Data records below:
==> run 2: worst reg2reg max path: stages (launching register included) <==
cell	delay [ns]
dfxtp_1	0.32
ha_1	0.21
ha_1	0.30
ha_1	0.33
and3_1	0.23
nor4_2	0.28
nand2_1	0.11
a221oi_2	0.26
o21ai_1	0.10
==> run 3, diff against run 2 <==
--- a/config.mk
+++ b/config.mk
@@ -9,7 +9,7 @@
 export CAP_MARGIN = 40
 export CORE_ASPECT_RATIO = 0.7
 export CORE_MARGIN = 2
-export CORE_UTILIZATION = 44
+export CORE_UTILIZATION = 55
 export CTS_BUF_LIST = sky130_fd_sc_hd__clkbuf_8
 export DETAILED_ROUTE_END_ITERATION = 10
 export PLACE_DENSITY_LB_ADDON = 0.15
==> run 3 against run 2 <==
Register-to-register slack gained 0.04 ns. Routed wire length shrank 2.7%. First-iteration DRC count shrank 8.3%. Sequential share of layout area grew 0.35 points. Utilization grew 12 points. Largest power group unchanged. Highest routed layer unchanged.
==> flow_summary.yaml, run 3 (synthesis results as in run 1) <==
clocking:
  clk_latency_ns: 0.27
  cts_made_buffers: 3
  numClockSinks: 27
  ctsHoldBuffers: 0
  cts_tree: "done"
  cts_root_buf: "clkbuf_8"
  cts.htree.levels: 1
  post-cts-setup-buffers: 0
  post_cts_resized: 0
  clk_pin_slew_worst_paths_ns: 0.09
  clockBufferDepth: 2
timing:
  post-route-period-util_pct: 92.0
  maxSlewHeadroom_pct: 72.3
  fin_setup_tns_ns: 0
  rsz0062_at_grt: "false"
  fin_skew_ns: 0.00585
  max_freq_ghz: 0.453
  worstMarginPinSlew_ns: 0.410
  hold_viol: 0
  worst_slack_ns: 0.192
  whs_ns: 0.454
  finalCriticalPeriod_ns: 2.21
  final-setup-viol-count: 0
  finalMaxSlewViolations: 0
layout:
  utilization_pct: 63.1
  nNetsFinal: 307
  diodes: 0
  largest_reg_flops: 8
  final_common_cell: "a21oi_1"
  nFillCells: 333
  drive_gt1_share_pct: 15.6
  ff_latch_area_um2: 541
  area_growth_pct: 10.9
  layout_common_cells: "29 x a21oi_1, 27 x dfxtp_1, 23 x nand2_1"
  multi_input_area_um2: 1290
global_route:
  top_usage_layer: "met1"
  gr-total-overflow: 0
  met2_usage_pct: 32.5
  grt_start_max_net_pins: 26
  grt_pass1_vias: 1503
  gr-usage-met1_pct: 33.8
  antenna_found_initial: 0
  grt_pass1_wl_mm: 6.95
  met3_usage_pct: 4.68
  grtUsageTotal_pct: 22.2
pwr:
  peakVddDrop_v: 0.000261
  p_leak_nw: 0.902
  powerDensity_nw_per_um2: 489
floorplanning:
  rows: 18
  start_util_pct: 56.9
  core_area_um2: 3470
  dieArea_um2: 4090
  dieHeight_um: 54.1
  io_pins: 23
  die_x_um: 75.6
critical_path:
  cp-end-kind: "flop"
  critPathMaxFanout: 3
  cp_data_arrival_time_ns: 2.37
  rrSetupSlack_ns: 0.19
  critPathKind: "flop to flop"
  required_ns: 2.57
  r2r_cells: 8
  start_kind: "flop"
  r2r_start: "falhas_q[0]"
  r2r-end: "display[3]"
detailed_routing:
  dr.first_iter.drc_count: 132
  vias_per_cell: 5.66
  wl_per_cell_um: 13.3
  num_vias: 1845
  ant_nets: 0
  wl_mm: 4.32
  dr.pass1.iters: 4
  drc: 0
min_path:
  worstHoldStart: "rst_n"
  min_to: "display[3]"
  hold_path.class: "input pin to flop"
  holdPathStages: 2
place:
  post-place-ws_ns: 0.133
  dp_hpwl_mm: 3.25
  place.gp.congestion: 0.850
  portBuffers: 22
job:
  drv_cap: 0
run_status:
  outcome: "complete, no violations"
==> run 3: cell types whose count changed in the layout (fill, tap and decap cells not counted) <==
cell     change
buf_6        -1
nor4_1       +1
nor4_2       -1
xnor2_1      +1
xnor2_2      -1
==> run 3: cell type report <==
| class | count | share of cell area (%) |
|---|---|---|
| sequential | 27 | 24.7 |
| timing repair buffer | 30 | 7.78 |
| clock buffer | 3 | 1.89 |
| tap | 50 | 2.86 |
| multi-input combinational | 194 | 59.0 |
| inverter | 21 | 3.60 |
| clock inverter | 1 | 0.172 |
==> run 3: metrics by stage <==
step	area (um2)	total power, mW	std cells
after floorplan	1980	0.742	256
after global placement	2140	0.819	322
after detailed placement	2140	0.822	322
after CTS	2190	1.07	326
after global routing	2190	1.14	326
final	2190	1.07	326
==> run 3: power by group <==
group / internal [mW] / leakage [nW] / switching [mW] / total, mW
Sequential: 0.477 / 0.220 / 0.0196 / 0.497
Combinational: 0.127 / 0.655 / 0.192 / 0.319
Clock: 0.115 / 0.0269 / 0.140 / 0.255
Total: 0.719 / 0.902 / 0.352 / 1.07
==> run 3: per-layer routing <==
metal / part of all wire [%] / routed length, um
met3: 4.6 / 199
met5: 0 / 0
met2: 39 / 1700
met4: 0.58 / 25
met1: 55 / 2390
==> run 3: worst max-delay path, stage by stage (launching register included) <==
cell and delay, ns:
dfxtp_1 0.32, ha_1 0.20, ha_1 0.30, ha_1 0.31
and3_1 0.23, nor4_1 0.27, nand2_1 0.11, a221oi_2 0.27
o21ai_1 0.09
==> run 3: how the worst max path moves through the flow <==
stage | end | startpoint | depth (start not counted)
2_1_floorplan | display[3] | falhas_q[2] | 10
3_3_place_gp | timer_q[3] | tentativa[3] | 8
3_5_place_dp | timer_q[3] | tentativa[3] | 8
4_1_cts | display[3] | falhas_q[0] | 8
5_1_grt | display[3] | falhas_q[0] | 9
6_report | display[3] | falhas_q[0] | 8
`src/rtl/hyper_mvblck_todram_sched.sv`:
```
// Round-robin scheduler handing LSAB section descriptors to the DRAM block mover.
// Grant -> ISSUE in one cycle; the mover paces via WORKING, with WAIT_START guarded by an 8-cycle watchdog.
module hyper_mvblck_todram_sched (
   input  logic       CLK,
   input  logic       RST,
   input  logic [3:0] REQ,
   input  logic       CFG_WE,
   input  logic [1:0] CFG_SEC,
   input  logic [8:0] CFG_ADDR,
   input  logic [5:0] CFG_COUNT,
   input  logic [1:0] CFG_DRAM,
   output logic       ISSUE,
   output logic [8:0] START_ADDRESS,
   output logic [5:0] COUNT_REQ,
   output logic [1:0] SECTION,
   output logic [1:0] DRAM_SEL,
   input  logic       WORKING,
   input  logic [5:0] COUNT_SENT,
   input  logic       IRQ_OUT,
   input  logic       ABRUPT_STOP,
   output logic       BUSY,
   output logic       DONE,
   output logic [1:0] DONE_SEC,
   output logic [5:0] DONE_COUNT,
   output logic       DONE_IRQ,
   output logic       DONE_ABRUPT,
   output logic       ERR,
   output logic [3:0] ARMED
);

   localparam logic [2:0] S_IDLE       = 3'd0;
   localparam logic [2:0] S_ISSUE      = 3'd1;
   localparam logic [2:0] S_WAIT_START = 3'd2;
   localparam logic [2:0] S_WAIT_DONE  = 3'd3;
   localparam logic [2:0] S_REPORT     = 3'd4;

   logic [2:0] state;
   logic [8:0] addr [4];
   logic [5:0] cnt  [4];
   logic [1:0] dram [4];
   logic [3:0] armed;
   logic [1:0] last_gnt;
   logic [1:0] cur_sec;
   logic [8:0] cur_addr;
   logic [5:0] cur_cnt;
   logic [1:0] cur_dram;
   logic [2:0] wdog;
   logic       err_pulse;
   logic [3:0] elig;
   logic       gnt_vld;
   logic [1:0] gnt_sec;
   logic [1:0] rr_idx;

   assign elig = armed & REQ;

   // Scan from last_gnt+4 down to last_gnt+1 so the closest successor wins.
   always_comb begin
      gnt_vld = 1'b0;
      gnt_sec = last_gnt;
      rr_idx  = last_gnt;
      for (int i = 4; i >= 1; i--) begin
         rr_idx = last_gnt + 2'(i);
         if (elig[rr_idx]) begin
            gnt_vld = 1'b1;
            gnt_sec = rr_idx;
         end
      end
   end

   always_ff @(posedge CLK) begin
      if (!RST) begin
         state     <= S_IDLE;
         last_gnt  <= 2'd3;
         cur_sec   <= 2'd0;
         cur_addr  <= 9'd0;
         cur_cnt   <= 6'd0;
         cur_dram  <= 2'd0;
         wdog      <= 3'd0;
         err_pulse <= 1'b0;
      end else begin
         err_pulse <= 1'b0;
         case (state)
            S_IDLE: begin
               if (gnt_vld) begin
                  state    <= S_ISSUE;
                  last_gnt <= gnt_sec;
                  cur_sec  <= gnt_sec;
                  cur_addr <= addr[gnt_sec];
                  cur_cnt  <= cnt[gnt_sec];
                  cur_dram <= dram[gnt_sec];
               end
            end
            S_ISSUE: begin
               state <= S_WAIT_START;
               wdog  <= 3'd0;
            end
            S_WAIT_START: begin
               if (WORKING) begin
                  state <= S_WAIT_DONE;
               end else if (wdog == 3'd7) begin
                  state     <= S_IDLE;
                  err_pulse <= 1'b1;
               end else begin
                  wdog <= wdog + 3'd1;
               end
            end
            S_WAIT_DONE: begin
               if (!WORKING) state <= S_REPORT;
            end
            S_REPORT: state <= S_IDLE;
            default:  state <= S_IDLE;
         endcase
      end
   end

   // A config write to the section being reported overrides the completion update entirely.
   always_ff @(posedge CLK) begin
      if (!RST) begin
         for (int n = 0; n < 4; n++) begin
            addr[n] <= 9'd0;
            cnt[n]  <= 6'd0;
            dram[n] <= 2'd0;
         end
         armed <= 4'd0;
      end else begin
         for (int n = 0; n < 4; n++) begin
            if (CFG_WE && CFG_SEC == 2'(n)) begin
               addr[n]  <= CFG_ADDR;
               cnt[n]   <= CFG_COUNT;
               dram[n]  <= CFG_DRAM;
               armed[n] <= (CFG_COUNT != 6'd0);
            end else if (state == S_REPORT && cur_sec == 2'(n)) begin
               addr[n] <= addr[n] + {3'b000, COUNT_SENT};
               if (IRQ_OUT) armed[n] <= 1'b0;
            end
         end
      end
   end

   assign ISSUE         = (state == S_ISSUE);
   assign BUSY          = (state != S_IDLE);
   assign START_ADDRESS = cur_addr;
   assign COUNT_REQ     = cur_cnt;
   assign SECTION       = cur_sec;
   assign DRAM_SEL      = cur_dram;
   assign DONE          = (state == S_REPORT);
   assign DONE_SEC      = DONE ? cur_sec : 2'd0;
   assign DONE_COUNT    = DONE ? COUNT_SENT : 6'd0;
   assign DONE_IRQ      = DONE & IRQ_OUT;
   assign DONE_ABRUPT   = DONE & ABRUPT_STOP;
   assign ERR           = err_pulse;
   assign ARMED         = armed;

endmodule

```
`config.mk`:
```
export PLATFORM = sky130hd
export DESIGN_NAME = hyper_mvblck_todram_sched
export DESIGN_NICKNAME = d
export VERILOG_FILES = /design/src/rtl/hyper_mvblck_todram_sched.sv
export SDC_FILE = /design/constraint.sdc
export NUM_CORES = 1
export LEC_CHECK = 0
export BUFFER_PORTS_ARGS = -buffer_cell sky130_fd_sc_hd__buf_2
export CORE_ASPECT_RATIO = 1.75
export CORE_MARGIN = 8
export CORE_UTILIZATION = 45
export CTS_BUF_LIST = sky130_fd_sc_hd__clkbuf_16
export DETAILED_ROUTE_END_ITERATION = 8
export PLACE_DENSITY = 0.67
export SYNTH_ARGS = -nofsm -noshare
export SYNTH_HDL_FRONTEND = slang
export SYNTH_SLANG_ARGS = --single-unit
```
`constraint.sdc`:
```
create_clock -name CLK -period 2.2 [get_ports CLK]
set_clock_uncertainty 0.15 [all_clocks]
set_input_delay 0.22 -clock CLK [delete_from_list [all_inputs] [get_ports CLK]]
set_output_delay 0.22 -clock CLK [all_outputs]
set_load 0.01 [all_outputs]
```
# Yosys cells after proc, flatten, opt, wreduce, memory -nomap -nowiden
# Memories as Yosys holds them, arrays and structs flattened. A register that Yosys moved wholly into a read port is not among the register bits.
# Index checks and enable logic that the tools add are counted.
dict set report op_classes {
  addsub 8
  multipliers 0
  n_div 0
  magnitude_cmp 4
  eq_ne 16
  n_shift 0
  mux 80
  bitwise 21
  reduce_logical 33
}
# operator n
set ops {}
lappend ops {{2-to-1 mux 9 bit} 8}
lappend ops {{2-to-1 mux 1 bit} 47}
lappend ops {{adder 9 x 6 -> 9 bit} 4}
lappend ops {{2-to-1 mux 6 bit} 5}
lappend ops {{2-to-1 mux 3 bit} 6}
lappend ops {{nonzero test 2 bit} 9}
lappend ops {{2-to-1 mux 2 bit} 8}
lappend ops {{OR 1 bit} 16}
lappend ops {{< comparator 2 x 3 -> 1 bit, second input constant} 4}
lappend ops {{case mux 3 bit (4 select lines)} 1}
lappend ops {{AND reduction 2 bit} 5}
lappend ops {{binary-select mux 1 bit (select 2 bit)} 4}
lappend ops {{== test 2 bit, second input constant} 4}
lappend ops {{logical AND 1 bit} 8}
lappend ops {{inequality test 2 bit, second input constant} 4}
lappend ops {{== test 3 x 2 -> 1 bit, second input constant} 2}
lappend ops {{== test 3 bit, second input constant} 2}
lappend ops {{case mux 3 bit (2 select lines)} 1}
lappend ops {{AND reduction 3 bit} 2}
lappend ops {{nonzero test 6 bit} 1}
lappend ops {{adder 2 bit, second input constant} 2}
lappend ops {{bitwise AND 4 bit} 1}
lappend ops {{== test 2 x 1 -> 1 bit, second input constant} 2}
lappend ops {{zero test 2 bit} 2}
lappend ops {{10 further kinds} 14}
dict set report totals {
  reg_bits 15
  latchBits 0
  ram_bits 68
  rom_bits 0
  out_inout_bits 37
  word_cells 174
  n_memories 3
}
# name depth width read_ports rd_clocked_by_memory_dff wr line
set memory_table {}
lappend memory_table {addr 4 9 5 1 4 38} ;# logic [8:0] addr [4];
lappend memory_table {cnt 4 6 1 1 4 39} ;# logic [5:0] cnt [4];
lappend memory_table {dram 4 2 1 1 4 40} ;# logic [1:0] dram [4];

# Longest topological paths before layout
dict set report depth {
  word_depth 9
  depth_mapped 9
  depth_no_buf 9
}

# Worst setup path before layout
# OpenSTA, ideal clock, no wires.
dict set report synth_timing {
  path_kind {reg2reg}
  from {memory addr[2][0]}
  to {memory addr[2][8], data pin}
  t_arrival_ns 1.708
  required_time_ns 1.785
  setup_slack_ns 0.077
  stages_incl_launch_ff 10
  path_buffers 0
  synth_period_minus_slack_ns 2.123
  cell_sequence {edfxtp_1 -> ha_1 -> inv_1 -> fa_1 -> nor2b_1 -> o21a_1 -> o21ai_0 -> a211oi_1 -> xnor2_1 -> o21ai_0}
}
# element line
set synth_lines {}
lappend synth_lines {{start, declared} 38}

==> metrics.txt <==
# TYPE chip_impl_metric gauge
chip_impl_metric{name="period_needed",unit="ns"} 2.22
chip_impl_metric{name="power.static_leakage",unit="nW"} 2.97
chip_impl_metric{name="dpl.hpwl",unit="um"} 11600
chip_impl_metric{name="crit_path_max_cell_delay",unit="ns"} 0.38
chip_impl_metric{name="seq_power_share",unit=""} 0.471
chip_impl_metric{name="syn_inst",unit=""} 543
chip_impl_metric{name="die-height",unit="um"} 165
chip_impl_metric{name="path_max_fanout",unit=""} 3
chip_impl_metric{name="vdd_drop_max",unit="mV"} 0.391
chip_impl_metric{name="maximum_clock_insertion_buffer_count",unit=""} 2
chip_impl_metric{name="whs",unit="ns"} 0.0213
chip_impl_metric{name="synth.net_count",unit=""} 608
chip_impl_metric{name="asyncSetResetFlopFracSynth",unit=""} 0
chip_impl_metric{name="post_route_cells_drive_above_1_share",unit=""} 0.286
chip_impl_info{name="cp-start-kind",value="flip-flop"} 1
chip_impl_metric{name="internal_power",unit="mW"} 3.43
chip_impl_metric{name="vias",unit=""} 4596
chip_impl_metric{name="dpl_worst_slack",unit="ns"} -0.192
chip_impl_metric{name="post_synthesis_sequential_area_ratio",unit=""} 0.467
chip_impl_metric{name="synth_area_per_cell",unit="sq um"} 10.6
chip_impl_metric{name="std_cell_rows",unit=""} 54
chip_impl_metric{name="route.antenna.remaining_nets",unit=""} 0
chip_impl_info{name="outcome",value="finished, violations left"} 1
chip_impl_metric{name="cts_htree_levels",unit=""} 3
chip_impl_metric{name="synthesis.yosys.warnings",unit=""} 0
chip_impl_metric{name="starting_density_of_the_core",unit=""} 0.460
chip_impl_metric{name="postLayoutCellArea",unit="sq um"} 6950
chip_impl_metric{name="tightestPinTransition",unit="ns"} 0.549
chip_impl_info{name="worst_path_max_delay_cell",value="sky130_fd_sc_hd__fa_2"} 1
chip_impl_metric{name="cts.sink_count",unit=""} 100
chip_impl_metric{name="drt_iter0_markers",unit=""} 298
chip_impl_info{name="cts_tree",value="done"} 1
chip_impl_metric{name="die_width",unit="um"} 101
chip_impl_metric{name="max-slew-margin-rel",unit=""} 0.633
chip_impl_metric{name="globalplace.congestion",unit=""} 0.840
chip_impl_metric{name="globalRouteTotalUtil",unit=""} 0.195
chip_impl_metric{name="io_pins",unit=""} 72
chip_impl_metric{name="nNetsFinal",unit=""} 711
chip_impl_metric{name="fmaxAchievable",unit="GHz"} 0.450
chip_impl_metric{name="maxSlewViolCount",unit=""} 0
chip_impl_metric{name="io_buf_count",unit=""} 71
chip_impl_metric{name="synth_area",unit="sq um"} 5740
chip_impl_info{name="critical_path.cell_chain",value="ha_2 > inv_2 > fa_2 > nor2b_2 > o21a_1 > o21ai_2 > a211oi_2 > xnor2_1 > o21ai_1"} 1
chip_impl_metric{name="met3_usage",unit=""} 0.0306
chip_impl_metric{name="postRouteWirelength",unit="um"} 15700
chip_impl_metric{name="cp.arrival",unit="ns"} 2.18
chip_impl_metric{name="post-route-drc-count",unit=""} 0
chip_impl_metric{name="cts_inserted_buffers",unit=""} 9
chip_impl_info{name="ys.flop_type",value="sky130_fd_sc_hd__edfxtp_1"} 1
chip_impl_metric{name="clk_transition_reported_paths",unit="ns"} 0.07
chip_impl_metric{name="final_core_utilization",unit=""} 0.556
chip_impl_metric{name="number_of_global_route_vias_before_repair",unit=""} 4855
chip_impl_metric{name="dieArea",unit="sq um"} 16800
chip_impl_metric{name="power_per_cell_area",unit="nW/um^2"} 684
chip_impl_info{name="grt_setup_unrepaired",value="yes"} 1
chip_impl_metric{name="clk_latency",unit="ns"} 0.35
chip_impl_metric{name="dpl.cell_count",unit=""} 791
chip_impl_info{name="clk_root_buffer_cell",value="sky130_fd_sc_hd__clkbuf_16"} 1
chip_impl_metric{name="maximum_number_of_pins_on_one_net_before_global_route_repair",unit=""} 36
chip_impl_metric{name="final_cell_count_no_fill",unit=""} 819
chip_impl_info{name="worstSetupEndpointType",value="flip-flop"} 1
chip_impl_metric{name="antenna_found_initial",unit=""} 0
chip_impl_metric{name="synth_edf_count",unit=""} 68
chip_impl_metric{name="globalRouteMet1Util",unit=""} 0.187
chip_impl_metric{name="r2r_slack",unit="ns"} -0.02
chip_impl_metric{name="critical_path_data_required_time",unit="ns"} 2.16
chip_impl_metric{name="maxCapViolCount",unit=""} 0
chip_impl_info{name="violations",value="negative setup slack"} 1
chip_impl_metric{name="share_comb_of_total_power",unit=""} 0.182
chip_impl_metric{name="grt_util_met2",unit=""} 0.395
chip_impl_metric{name="fp.coreArea",unit="sq um"} 12500
chip_impl_info{name="holdCritPathClass",value="in2reg"} 1
chip_impl_metric{name="avgRoutedWirePerCell",unit="um"} 19.1
chip_impl_metric{name="grt_pass1_wl",unit="um"} 24900
chip_impl_metric{name="synth_cell_type_count",unit=""} 49
chip_impl_metric{name="fin_ws",unit="ns"} -0.0213
chip_impl_metric{name="grt-ovfl-total",unit=""} 0
chip_impl_metric{name="timing_hold_violations_final",unit=""} 0
chip_impl_metric{name="clock_power_share",unit=""} 0.348
chip_impl_metric{name="power_switching_share",unit=""} 0.278
chip_impl_metric{name="detail_route.first_pass.iterations",unit=""} 5
chip_impl_info{name="grt-busiest-layer",value="met2"} 1
chip_impl_metric{name="route.detailed.vias_per_inst",unit=""} 5.61
chip_impl_metric{name="placed_cell_area",unit="sq um"} 6410
chip_impl_info{name="layout.cells.most_common",value="sky130_fd_sc_hd__buf_2"} 1
chip_impl_metric{name="ant_diodes",unit=""} 0
chip_impl_info{name="critical_path_class",value="reg2reg"} 1
chip_impl_metric{name="area_growth",unit="%"} 21.0
chip_impl_metric{name="setup_viol_count_final",unit=""} 2
chip_impl_metric{name="number_of_synthesized_register_bits",unit=""} 100
chip_impl_info{name="mostFrequentLayoutCells",value="sky130_fd_sc_hd__buf_2 (71), sky130_fd_sc_hd__nand2_1 (68), sky130_fd_sc_hd__edfxtp_1 (68), sky130_fd_sc_hd__and2_1 (43)"} 1
chip_impl_metric{name="post_route_clock_period_utilization",unit=""} 1.01
chip_impl_metric{name="power.net_switching",unit="mW"} 1.32
[cell families (layout without fill, tap and decap cells)]
| kind of cell | count (synthesis) | after routing | synth area share |
|---|---|---|---|
| xor+xnor | 16 | 16 | 0.0244 |
| compound gates | 111 | 111 | 0.142 |
| buf+inv | 36 | 144 | 0.0342 |
| flops | 100 | 100 | 0.467 |
| fa+ha+maj | 30 | 30 | 0.0706 |
| simple gates | 211 | 211 | 0.194 |
| mux | 39 | 39 | 0.0680 |
[worst max-delay path, delay by kind of cell (launching register included)]
family                     cells  cell delay [ns]
AOI/OAI and AO/OA              4             0.55
xor gates and xnor gates       1             0.14
adders and majority gates      2             0.58
buffers and inverters          1             0.05
DFF                            1             0.37
and+or+nand+nor                1             0.13
[timing repair]
action | in CTS | in global routing
hold buffers | 1 | 0
endpoints found under the hold margin | 2 | 0
resized for setup | 24 | 20
pin swaps | 7 | 26
endpoints found under the setup margin | 17 | 15
buffers inserted | 1 | 10
[state kept, by name (all words and copies together) (netlist names)]
name and count:
addr 36, cnt 24, START_ADDRESS 9, dram 8
COUNT_REQ 6, ARMED 4, state 3, wdog 3
DRAM_SEL 2, SECTION 2, last_gnt 2, ERR 1
[cells in the mapped netlist (5+ instances only)]
| master | instances | share of area |
|---|---|---|
| sky130_fd_sc_hd__nand2_1 | 69 | 0.045 |
| sky130_fd_sc_hd__edfxtp_1 | 68 | 0.36 |
| sky130_fd_sc_hd__and2_1 | 43 | 0.047 |
| sky130_fd_sc_hd__mux2i_1 | 39 | 0.068 |
| sky130_fd_sc_hd__nor2_1 | 34 | 0.022 |
| sky130_fd_sc_hd__o21ai_0 | 33 | 0.029 |
| sky130_fd_sc_hd__dfxtp_1 | 32 | 0.11 |
| sky130_fd_sc_hd__ha_1 | 26 | 0.057 |
| sky130_fd_sc_hd__a21oi_1 | 18 | 0.016 |
| sky130_fd_sc_hd__inv_1 | 16 | 0.010 |
| sky130_fd_sc_hd__nor3b_1 | 13 | 0.017 |
| sky130_fd_sc_hd__xnor2_1 | 12 | 0.018 |
| sky130_fd_sc_hd__a21o_1 | 10 | 0.013 |
| sky130_fd_sc_hd__nand2b_1 | 10 | 0.011 |
| sky130_fd_sc_hd__o221ai_2 | 10 | 0.026 |
| sky130_fd_sc_hd__a211oi_1 | 9 | 0.012 |
| sky130_fd_sc_hd__a32o_1 | 8 | 0.014 |
| sky130_fd_sc_hd__nor3_1 | 7 | 0.0061 |
| sky130_fd_sc_hd__o21a_1 | 7 | 0.0091 |
| sky130_fd_sc_hd__o221ai_1 | 7 | 0.011 |
| sky130_fd_sc_hd__buf_2 | 6 | 0.0052 |
| sky130_fd_sc_hd__clkbuf_1 | 6 | 0.0039 |
| sky130_fd_sc_hd__nand3_1 | 6 | 0.0052 |
| sky130_fd_sc_hd__nand2_2 | 5 | 0.0054 |
[path summary, 6_finish.rpt]
check                           depth (start not counted)         start      endpoint
worst min-delay path                                    2           RST   last_gnt[0]
worst max-delay path                                    9    addr[2][0]    addr[2][8]
worst min register to register                          2  COUNT_REQ[0]  COUNT_REQ[0]
worst max register to register                          9    addr[2][0]    addr[2][8]
[power by group through the flow]
stage	clock, mW	combinational [mW]	sequential [mW]
global route	1.73	0.944	2.25
global placement	0	0.760	2.27
finish	1.65	0.864	2.24
detailed placement	0	0.780	2.28
floorplan	0	0.501	2.27
CTS	1.67	0.820	2.24
[per-stage QoR]
step                power [mW]  setup TNS [ns]
detailed placement        3.06           -1.51
global placement          3.03          -0.672
global route              4.93          -0.429
CTS                       4.73         -0.0330
finish                    4.75         -0.0342
floorplan                 2.77               0
[per-layer routing]
metal  vias up  routed length [um]  part of all wire
li1       2184                   -                 -
met1      2263                5660              0.36
met2       122                9090              0.58
met3        27                 552             0.035
met4         0                 371             0.024
met5         -                   0                 0
[final cells by class]
| cell class | instances | area (sq um) |
|---|---|---|
| clock buffers | 11 | 275 |
| clock inverters | 5 | 35.0 |
| fillers | 1087 | 5550 |
| inverters | 16 | 60.1 |
| multi-input cells | 407 | 3010 |
| flip-flops and latches | 100 | 2680 |
| well taps | 168 | 210 |
| repair buffers | 112 | 678 |
Power figures use the tool's default switching activity.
End of Data records.
*Task objective*:
Collect the lines of the records that include the string "tentativa".

*Output for this task*:
3_3_place_gp | timer_q[3] | tentativa[3] | 8
3_5_place_dp | timer_q[3] | tentativa[3] | 8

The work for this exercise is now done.